“Leggere certi commenti carichi di odio, razzismo e xenofobia è profondamente amareggiante”. Con queste parole il consigliere comunale 5stelle, Francesco Strippoli interviene nel dibattito acceso dall’avvio dell’iter ministeriale per l’istituzione di una moschea a Foggia.
Un percorso amministrativo che, sottolinea il consigliere, “non nasce dal nulla” ma si inserisce in un quadro normativo chiaro, garantito dalla Costituzione.

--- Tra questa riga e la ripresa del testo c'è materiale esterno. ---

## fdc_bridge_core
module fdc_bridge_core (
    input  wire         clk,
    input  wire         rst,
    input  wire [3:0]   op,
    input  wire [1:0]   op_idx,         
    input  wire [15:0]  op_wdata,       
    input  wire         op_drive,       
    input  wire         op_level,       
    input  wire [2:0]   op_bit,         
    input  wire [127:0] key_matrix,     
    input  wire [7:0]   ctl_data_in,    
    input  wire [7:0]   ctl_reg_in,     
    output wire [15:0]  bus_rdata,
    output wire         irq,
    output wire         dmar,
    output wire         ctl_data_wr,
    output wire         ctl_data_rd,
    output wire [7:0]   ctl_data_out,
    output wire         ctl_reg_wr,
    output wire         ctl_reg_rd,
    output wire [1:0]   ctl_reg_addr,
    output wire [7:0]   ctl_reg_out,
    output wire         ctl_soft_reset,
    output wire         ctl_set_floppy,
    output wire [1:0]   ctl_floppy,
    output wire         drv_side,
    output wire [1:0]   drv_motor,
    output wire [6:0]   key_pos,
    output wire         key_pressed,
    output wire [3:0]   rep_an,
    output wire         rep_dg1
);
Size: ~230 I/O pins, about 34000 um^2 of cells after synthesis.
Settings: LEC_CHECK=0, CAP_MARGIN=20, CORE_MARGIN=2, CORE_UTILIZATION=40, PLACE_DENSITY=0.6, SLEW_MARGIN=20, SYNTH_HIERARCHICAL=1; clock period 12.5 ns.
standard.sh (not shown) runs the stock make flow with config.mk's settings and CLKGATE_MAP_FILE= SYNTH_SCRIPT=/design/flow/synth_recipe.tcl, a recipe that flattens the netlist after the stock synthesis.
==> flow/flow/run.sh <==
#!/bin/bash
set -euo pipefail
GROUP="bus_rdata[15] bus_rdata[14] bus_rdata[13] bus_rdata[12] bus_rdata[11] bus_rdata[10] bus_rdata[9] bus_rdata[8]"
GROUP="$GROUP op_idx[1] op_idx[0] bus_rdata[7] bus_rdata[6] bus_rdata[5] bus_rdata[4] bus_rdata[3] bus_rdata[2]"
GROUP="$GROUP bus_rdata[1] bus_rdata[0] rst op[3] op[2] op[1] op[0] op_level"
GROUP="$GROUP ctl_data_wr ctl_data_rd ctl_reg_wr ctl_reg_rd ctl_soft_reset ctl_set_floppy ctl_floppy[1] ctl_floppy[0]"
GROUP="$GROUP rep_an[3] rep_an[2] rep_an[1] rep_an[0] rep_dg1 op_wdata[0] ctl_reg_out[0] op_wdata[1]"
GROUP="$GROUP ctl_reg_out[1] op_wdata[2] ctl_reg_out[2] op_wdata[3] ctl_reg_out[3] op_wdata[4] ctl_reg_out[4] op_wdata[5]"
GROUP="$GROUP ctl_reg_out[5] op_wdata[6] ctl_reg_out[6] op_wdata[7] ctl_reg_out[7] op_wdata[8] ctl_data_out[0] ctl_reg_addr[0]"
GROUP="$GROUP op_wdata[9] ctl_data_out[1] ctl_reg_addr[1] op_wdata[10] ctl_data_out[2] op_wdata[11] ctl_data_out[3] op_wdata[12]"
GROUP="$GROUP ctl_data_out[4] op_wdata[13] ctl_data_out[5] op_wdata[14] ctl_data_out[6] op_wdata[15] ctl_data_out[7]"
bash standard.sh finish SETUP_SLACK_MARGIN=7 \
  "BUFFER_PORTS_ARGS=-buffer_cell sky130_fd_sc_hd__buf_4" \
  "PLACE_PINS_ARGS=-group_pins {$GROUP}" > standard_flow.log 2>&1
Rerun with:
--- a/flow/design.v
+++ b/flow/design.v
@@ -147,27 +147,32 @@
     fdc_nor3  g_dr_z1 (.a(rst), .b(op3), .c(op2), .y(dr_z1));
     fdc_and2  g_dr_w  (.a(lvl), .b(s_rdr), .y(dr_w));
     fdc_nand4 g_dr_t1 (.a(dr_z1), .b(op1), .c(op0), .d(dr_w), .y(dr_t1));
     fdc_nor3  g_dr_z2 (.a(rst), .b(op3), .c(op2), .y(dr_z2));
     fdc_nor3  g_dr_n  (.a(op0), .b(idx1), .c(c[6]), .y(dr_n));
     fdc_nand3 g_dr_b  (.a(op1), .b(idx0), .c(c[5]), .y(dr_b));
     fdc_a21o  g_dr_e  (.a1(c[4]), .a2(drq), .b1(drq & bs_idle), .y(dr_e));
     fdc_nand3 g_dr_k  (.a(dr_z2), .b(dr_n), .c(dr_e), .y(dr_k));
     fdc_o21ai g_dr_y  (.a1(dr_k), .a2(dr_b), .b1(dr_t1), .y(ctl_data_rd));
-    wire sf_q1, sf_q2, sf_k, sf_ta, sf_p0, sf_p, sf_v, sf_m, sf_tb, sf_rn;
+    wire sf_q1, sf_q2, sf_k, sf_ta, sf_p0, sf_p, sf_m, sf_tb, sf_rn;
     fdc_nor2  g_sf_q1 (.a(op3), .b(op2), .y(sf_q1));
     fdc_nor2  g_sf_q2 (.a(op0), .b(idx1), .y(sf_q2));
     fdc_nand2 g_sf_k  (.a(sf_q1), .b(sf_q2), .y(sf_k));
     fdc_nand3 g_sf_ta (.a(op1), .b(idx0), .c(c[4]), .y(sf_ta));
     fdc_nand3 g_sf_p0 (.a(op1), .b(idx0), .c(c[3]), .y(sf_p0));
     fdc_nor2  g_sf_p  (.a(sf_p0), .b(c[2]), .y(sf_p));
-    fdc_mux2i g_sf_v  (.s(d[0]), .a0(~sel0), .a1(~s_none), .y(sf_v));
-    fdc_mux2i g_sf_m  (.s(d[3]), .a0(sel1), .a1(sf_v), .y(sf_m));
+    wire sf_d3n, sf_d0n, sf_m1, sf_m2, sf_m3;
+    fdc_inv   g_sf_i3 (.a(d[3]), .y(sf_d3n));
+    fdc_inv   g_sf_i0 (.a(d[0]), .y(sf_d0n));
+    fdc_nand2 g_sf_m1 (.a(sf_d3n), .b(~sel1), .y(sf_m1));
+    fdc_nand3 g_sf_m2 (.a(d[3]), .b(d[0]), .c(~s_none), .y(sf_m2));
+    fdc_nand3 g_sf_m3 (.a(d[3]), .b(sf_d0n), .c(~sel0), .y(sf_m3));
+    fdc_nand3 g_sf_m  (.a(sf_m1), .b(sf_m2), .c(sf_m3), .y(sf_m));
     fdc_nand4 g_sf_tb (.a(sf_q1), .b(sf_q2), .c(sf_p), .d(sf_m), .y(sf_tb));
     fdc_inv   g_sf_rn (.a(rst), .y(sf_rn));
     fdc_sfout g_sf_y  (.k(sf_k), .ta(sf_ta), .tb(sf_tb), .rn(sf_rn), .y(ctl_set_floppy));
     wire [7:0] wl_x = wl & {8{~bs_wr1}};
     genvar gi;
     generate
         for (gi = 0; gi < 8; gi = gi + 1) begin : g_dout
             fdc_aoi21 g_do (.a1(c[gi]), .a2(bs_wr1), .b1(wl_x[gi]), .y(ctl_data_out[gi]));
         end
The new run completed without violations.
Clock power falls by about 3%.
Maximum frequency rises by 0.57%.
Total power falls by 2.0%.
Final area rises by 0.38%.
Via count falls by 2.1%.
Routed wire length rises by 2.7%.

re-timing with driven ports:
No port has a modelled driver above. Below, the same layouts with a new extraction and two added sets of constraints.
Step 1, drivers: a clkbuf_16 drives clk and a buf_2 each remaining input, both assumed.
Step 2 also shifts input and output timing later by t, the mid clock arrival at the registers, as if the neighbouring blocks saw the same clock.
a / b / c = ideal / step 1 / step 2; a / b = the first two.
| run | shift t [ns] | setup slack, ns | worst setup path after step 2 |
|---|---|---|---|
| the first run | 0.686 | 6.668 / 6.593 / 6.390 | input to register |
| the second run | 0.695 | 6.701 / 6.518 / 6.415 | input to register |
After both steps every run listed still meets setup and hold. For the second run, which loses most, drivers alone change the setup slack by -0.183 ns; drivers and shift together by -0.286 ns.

“L’Italia è uno Stato laico”
Strippoli richiama il principio di laicità dello Stato e la tutela della libertà religiosa prevista dalla Carta costituzionale. “Non stiamo inventando nulla di nuovo – afferma – esistono già numerose moschee e luoghi di culto islamici su tutto il territorio nazionale, integrati nel tessuto sociale delle nostre città”.
Il consigliere evidenzia inoltre come a Foggia siano già presenti sale di preghiera riconosciute. “Opporsi alla creazione di una moschea ufficiale significa, nei fatti, pretendere che i fedeli continuino a pregare in luoghi angusti, poco dignitosi e privi di decoro”.
“Un percorso partecipato”
Secondo Strippoli, l’iter in corso vedrebbe “una larghissima partecipazione di tante comunità diverse”, a dimostrazione – sostiene – di una volontà di integrazione reale e trasparente.
Nel suo intervento il consigliere aggiunge anche una riflessione culturale e religiosa, ricordando che l’Islam è una religione abramitica che venera lo stesso Dio e riconosce la figura di Gesù tra i propri profeti. “La paura del diverso spesso nasce dalla semplice ignoranza dell’altro”, afferma.
“Foggia sia una comunità matura”
L’appello finale è rivolto alla città: “Foggia e i foggiani sanno essere migliori di questo clima d’odio. Dimostriamo di essere una comunità matura, accogliente e rispettosa della legge e della dignità umana”.
Il dibattito resta aperto, tra posizioni contrapposte e richiami ai principi costituzionali, mentre l’iter amministrativo prosegue secondo le procedure previste.